### TASK OBJECTIVE
Return every line of the entries that includes the word "layer".

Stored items
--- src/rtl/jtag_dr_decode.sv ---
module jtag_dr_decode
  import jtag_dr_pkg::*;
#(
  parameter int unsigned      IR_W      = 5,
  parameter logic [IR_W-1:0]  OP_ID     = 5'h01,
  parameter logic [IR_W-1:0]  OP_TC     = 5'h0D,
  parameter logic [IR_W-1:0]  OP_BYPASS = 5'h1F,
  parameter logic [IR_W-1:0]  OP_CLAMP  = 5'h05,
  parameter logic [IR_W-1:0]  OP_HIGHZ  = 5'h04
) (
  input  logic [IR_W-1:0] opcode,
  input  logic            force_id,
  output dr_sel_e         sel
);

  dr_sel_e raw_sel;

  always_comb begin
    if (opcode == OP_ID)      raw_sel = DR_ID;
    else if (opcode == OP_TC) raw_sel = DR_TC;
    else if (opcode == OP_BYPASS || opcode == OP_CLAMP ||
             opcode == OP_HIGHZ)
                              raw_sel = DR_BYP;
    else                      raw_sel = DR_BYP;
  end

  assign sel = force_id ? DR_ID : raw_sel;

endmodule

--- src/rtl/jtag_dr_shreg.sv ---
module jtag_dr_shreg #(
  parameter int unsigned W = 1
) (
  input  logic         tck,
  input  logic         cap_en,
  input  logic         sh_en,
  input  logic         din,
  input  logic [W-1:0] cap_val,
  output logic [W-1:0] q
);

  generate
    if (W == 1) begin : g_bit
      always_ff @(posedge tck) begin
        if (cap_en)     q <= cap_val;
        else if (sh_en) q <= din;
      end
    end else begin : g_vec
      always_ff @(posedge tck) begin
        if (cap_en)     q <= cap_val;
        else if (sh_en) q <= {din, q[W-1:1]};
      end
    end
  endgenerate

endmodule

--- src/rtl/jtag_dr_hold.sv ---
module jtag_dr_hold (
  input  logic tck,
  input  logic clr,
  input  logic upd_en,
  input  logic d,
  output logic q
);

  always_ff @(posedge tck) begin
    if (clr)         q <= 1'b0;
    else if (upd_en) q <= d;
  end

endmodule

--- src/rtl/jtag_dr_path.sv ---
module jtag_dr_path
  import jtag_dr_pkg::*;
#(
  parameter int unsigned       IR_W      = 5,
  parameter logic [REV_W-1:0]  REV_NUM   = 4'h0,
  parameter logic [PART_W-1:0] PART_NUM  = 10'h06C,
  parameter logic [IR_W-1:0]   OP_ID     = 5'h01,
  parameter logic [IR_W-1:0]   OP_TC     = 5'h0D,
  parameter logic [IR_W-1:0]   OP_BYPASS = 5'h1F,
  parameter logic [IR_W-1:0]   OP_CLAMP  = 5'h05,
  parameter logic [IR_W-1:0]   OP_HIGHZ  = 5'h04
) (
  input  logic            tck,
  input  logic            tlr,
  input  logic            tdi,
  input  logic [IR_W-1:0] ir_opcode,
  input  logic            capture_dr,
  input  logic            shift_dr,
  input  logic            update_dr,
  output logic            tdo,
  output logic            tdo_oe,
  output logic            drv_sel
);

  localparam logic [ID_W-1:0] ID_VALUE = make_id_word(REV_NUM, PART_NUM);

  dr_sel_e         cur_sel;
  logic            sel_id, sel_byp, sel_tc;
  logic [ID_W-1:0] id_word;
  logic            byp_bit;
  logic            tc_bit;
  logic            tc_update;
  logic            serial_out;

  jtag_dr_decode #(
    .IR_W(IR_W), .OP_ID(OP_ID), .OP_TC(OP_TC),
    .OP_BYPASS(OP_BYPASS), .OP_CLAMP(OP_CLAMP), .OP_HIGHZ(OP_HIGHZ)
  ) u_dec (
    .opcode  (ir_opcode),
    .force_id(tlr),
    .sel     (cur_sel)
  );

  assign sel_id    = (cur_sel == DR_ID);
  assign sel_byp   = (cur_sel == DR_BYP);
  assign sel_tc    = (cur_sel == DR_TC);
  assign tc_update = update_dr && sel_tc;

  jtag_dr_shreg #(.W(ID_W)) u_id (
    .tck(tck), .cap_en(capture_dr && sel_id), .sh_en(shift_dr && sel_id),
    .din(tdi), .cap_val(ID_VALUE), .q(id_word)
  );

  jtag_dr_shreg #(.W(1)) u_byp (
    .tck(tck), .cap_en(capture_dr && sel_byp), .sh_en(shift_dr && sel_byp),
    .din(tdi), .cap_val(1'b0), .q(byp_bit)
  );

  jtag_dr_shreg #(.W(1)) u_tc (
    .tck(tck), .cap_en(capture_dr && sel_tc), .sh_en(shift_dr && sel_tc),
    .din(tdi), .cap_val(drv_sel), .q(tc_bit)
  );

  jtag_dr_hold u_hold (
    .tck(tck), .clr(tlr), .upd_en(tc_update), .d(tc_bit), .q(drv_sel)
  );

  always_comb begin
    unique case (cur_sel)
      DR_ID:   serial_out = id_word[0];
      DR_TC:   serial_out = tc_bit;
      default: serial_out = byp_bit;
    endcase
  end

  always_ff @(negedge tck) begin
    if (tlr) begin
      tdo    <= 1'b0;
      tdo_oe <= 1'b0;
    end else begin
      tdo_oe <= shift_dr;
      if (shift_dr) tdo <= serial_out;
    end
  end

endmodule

--

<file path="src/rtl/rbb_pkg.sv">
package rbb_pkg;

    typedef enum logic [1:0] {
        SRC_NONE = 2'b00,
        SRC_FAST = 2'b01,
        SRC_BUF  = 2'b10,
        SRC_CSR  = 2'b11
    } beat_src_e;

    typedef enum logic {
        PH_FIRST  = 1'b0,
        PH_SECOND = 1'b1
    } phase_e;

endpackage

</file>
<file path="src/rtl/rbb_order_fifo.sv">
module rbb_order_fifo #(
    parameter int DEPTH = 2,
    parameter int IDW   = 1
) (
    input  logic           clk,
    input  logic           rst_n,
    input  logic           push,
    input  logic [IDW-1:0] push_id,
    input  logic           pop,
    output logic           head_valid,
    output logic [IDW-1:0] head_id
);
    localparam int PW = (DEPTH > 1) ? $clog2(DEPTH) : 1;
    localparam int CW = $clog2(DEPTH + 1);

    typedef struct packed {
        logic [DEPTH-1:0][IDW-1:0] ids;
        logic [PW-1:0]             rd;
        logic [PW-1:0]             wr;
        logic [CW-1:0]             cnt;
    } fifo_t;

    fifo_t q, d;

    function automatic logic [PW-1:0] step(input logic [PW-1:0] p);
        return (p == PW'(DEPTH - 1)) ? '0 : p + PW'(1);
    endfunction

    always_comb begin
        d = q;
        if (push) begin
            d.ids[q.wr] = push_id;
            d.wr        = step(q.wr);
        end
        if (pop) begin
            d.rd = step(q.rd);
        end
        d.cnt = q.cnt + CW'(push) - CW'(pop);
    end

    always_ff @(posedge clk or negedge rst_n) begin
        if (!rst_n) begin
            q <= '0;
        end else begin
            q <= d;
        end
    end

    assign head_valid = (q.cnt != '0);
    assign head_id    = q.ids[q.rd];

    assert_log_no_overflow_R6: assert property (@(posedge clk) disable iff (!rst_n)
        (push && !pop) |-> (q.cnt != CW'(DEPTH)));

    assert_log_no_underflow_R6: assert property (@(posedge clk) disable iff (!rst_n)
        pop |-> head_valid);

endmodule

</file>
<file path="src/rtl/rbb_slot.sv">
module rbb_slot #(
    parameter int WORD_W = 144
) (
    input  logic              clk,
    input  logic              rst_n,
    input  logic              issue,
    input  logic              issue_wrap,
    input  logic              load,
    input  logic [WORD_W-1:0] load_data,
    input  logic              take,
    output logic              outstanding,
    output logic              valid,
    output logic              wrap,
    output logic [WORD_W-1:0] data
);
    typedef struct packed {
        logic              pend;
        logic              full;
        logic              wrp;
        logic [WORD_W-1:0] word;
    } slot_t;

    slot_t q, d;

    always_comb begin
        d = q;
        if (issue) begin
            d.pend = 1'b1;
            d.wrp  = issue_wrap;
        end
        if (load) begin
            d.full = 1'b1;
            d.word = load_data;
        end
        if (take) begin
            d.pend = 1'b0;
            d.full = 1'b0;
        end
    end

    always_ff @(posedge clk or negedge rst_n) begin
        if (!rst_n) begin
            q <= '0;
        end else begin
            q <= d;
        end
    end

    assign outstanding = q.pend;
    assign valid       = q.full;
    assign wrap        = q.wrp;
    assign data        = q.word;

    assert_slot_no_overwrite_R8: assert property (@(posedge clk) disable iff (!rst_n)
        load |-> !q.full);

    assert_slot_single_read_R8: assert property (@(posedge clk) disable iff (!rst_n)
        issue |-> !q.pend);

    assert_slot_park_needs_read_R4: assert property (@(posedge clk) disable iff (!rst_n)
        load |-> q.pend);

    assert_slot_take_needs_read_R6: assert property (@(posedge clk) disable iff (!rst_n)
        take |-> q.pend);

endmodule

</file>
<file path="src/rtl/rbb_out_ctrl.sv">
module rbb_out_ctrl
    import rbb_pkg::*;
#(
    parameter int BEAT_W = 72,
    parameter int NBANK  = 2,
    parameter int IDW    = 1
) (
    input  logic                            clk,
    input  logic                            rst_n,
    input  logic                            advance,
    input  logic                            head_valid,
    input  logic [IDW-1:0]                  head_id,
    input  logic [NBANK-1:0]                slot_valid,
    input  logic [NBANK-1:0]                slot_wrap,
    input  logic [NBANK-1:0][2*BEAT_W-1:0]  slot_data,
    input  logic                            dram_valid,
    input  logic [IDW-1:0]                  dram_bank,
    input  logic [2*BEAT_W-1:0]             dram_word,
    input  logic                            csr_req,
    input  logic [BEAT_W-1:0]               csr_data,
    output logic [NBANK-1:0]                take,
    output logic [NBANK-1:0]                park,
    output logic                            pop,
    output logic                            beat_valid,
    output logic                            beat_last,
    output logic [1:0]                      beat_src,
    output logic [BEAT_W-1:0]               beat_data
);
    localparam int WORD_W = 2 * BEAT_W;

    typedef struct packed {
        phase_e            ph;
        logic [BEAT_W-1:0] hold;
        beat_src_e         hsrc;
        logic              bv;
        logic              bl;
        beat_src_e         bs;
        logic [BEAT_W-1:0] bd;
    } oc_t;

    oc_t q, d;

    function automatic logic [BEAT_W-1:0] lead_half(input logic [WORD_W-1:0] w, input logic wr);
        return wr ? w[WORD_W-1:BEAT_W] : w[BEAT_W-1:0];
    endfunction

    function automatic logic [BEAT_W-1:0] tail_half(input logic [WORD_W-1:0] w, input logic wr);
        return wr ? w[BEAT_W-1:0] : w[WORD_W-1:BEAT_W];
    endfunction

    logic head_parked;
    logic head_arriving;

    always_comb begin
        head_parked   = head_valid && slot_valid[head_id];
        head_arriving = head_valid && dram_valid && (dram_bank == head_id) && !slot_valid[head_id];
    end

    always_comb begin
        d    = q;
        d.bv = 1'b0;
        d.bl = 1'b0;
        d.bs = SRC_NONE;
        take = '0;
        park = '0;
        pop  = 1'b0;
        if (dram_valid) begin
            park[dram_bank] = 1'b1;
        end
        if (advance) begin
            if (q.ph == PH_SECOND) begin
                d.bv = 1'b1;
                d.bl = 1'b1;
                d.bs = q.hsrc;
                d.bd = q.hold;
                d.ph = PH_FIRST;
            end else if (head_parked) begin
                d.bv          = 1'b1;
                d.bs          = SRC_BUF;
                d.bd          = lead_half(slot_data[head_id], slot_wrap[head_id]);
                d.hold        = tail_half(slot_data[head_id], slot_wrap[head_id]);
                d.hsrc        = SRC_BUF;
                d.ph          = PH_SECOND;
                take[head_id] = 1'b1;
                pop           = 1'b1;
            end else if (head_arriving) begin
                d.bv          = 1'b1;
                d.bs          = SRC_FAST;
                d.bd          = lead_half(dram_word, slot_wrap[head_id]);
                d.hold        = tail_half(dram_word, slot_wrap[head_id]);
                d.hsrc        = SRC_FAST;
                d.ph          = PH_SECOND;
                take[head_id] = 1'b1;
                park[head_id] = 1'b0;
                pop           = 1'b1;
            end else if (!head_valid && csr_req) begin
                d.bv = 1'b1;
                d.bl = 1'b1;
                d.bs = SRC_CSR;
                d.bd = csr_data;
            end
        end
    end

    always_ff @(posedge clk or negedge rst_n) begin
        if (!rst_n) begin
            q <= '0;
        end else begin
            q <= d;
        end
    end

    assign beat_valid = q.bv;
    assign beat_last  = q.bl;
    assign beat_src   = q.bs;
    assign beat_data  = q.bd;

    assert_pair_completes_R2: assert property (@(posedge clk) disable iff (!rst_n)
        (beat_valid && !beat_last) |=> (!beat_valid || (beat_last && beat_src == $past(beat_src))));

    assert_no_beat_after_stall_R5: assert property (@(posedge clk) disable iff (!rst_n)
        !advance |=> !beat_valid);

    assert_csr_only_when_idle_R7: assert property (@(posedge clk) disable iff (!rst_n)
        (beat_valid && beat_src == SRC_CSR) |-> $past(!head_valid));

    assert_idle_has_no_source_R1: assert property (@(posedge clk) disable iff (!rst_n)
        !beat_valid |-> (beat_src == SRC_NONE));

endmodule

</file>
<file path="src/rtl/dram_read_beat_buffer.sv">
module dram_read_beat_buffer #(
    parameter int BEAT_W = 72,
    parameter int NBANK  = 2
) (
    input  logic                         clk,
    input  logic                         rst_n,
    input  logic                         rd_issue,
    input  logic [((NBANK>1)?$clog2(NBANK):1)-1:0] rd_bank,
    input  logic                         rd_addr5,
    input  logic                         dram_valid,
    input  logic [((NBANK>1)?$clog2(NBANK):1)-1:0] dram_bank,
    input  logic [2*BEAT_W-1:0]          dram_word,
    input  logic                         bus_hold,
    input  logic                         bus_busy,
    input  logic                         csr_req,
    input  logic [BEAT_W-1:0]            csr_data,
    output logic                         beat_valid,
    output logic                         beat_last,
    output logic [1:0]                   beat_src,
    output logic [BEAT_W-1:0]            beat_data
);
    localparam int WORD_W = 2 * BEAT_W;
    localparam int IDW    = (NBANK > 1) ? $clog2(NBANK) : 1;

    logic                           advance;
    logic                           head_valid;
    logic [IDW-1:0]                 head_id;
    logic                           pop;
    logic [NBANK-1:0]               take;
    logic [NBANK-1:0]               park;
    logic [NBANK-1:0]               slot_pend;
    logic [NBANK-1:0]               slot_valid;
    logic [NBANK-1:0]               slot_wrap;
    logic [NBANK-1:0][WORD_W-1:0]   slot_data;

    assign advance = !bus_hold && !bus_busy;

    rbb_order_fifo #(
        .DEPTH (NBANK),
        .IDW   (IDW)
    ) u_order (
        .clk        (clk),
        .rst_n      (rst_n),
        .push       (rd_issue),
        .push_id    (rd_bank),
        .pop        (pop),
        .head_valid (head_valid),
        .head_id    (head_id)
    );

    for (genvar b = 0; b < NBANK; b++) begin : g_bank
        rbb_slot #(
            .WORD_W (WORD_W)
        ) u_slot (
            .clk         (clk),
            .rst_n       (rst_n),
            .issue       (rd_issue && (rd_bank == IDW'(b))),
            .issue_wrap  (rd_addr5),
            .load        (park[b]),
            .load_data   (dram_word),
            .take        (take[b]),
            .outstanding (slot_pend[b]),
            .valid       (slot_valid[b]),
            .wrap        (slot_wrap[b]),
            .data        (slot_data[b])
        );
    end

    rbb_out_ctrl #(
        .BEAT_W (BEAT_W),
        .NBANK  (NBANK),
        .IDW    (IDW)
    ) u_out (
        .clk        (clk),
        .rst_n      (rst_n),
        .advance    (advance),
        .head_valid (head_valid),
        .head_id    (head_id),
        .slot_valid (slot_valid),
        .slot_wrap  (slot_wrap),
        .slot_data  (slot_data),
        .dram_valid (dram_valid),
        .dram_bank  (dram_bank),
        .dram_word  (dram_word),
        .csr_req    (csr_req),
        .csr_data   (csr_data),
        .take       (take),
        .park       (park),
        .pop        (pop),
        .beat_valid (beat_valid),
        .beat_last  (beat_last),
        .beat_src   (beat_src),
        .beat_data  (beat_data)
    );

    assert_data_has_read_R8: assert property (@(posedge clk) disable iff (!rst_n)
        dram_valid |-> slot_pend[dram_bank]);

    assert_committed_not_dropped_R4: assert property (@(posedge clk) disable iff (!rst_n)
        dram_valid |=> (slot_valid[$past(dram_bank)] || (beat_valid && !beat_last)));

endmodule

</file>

* * *

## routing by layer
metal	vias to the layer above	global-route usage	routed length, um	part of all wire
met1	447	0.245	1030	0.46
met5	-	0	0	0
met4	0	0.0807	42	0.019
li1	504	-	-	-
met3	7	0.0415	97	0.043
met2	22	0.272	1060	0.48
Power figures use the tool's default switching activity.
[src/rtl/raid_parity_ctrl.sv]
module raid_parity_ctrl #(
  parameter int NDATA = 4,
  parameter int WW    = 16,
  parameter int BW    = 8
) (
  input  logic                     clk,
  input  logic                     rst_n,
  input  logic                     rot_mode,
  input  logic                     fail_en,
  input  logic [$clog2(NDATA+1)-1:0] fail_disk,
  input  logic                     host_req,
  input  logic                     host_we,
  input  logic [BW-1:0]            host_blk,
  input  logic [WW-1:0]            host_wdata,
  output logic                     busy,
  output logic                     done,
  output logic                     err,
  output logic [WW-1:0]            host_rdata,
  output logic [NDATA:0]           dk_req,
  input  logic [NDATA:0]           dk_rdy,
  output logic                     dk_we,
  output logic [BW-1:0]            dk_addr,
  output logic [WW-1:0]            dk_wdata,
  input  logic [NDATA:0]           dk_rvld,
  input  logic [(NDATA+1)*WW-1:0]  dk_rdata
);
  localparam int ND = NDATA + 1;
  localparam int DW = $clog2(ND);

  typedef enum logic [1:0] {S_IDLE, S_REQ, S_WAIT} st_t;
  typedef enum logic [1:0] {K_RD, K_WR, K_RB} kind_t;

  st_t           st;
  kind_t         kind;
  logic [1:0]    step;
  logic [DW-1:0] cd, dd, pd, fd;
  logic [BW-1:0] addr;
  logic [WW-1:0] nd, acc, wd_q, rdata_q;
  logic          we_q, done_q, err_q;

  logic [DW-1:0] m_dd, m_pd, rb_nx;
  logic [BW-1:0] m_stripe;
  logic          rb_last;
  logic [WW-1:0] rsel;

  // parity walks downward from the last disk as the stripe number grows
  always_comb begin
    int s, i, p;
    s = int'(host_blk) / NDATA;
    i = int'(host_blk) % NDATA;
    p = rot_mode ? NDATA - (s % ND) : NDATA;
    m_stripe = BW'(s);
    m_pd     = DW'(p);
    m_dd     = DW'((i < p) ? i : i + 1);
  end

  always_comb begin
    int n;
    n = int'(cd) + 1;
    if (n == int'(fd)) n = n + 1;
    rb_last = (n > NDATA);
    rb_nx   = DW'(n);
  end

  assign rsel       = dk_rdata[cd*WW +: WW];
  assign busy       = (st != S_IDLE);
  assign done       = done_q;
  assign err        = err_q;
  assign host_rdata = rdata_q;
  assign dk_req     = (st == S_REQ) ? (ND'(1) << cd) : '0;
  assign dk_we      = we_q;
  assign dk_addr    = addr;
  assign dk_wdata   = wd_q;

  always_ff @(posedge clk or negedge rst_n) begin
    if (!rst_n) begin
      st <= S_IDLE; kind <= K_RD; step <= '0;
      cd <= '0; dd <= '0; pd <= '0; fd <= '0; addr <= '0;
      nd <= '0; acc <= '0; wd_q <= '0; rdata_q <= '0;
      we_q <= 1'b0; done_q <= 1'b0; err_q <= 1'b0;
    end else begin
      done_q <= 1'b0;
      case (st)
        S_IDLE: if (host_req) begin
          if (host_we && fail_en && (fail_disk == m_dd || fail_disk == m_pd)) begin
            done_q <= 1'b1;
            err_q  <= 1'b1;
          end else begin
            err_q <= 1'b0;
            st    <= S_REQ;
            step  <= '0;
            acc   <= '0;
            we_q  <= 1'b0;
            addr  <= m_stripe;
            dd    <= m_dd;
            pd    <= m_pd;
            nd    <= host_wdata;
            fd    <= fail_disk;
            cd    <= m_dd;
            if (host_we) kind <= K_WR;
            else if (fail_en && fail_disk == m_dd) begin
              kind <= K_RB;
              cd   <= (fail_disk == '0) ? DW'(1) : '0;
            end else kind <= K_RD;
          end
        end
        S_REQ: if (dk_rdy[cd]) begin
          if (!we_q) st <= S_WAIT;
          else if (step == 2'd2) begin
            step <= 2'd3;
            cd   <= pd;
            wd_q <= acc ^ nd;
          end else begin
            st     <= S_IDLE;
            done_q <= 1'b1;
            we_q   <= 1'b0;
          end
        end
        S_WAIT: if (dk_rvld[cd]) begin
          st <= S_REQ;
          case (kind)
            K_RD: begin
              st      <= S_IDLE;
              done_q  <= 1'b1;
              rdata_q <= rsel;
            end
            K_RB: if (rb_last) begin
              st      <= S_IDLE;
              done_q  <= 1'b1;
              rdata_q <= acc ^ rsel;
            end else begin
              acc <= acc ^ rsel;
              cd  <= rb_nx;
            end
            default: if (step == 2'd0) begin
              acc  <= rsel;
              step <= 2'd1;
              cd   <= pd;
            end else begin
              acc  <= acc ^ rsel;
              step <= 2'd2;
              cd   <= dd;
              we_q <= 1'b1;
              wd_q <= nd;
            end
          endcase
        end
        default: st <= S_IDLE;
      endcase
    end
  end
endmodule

### ANSWER SPACE
## routing by layer
metal	vias to the layer above	global-route usage	routed length, um	part of all wire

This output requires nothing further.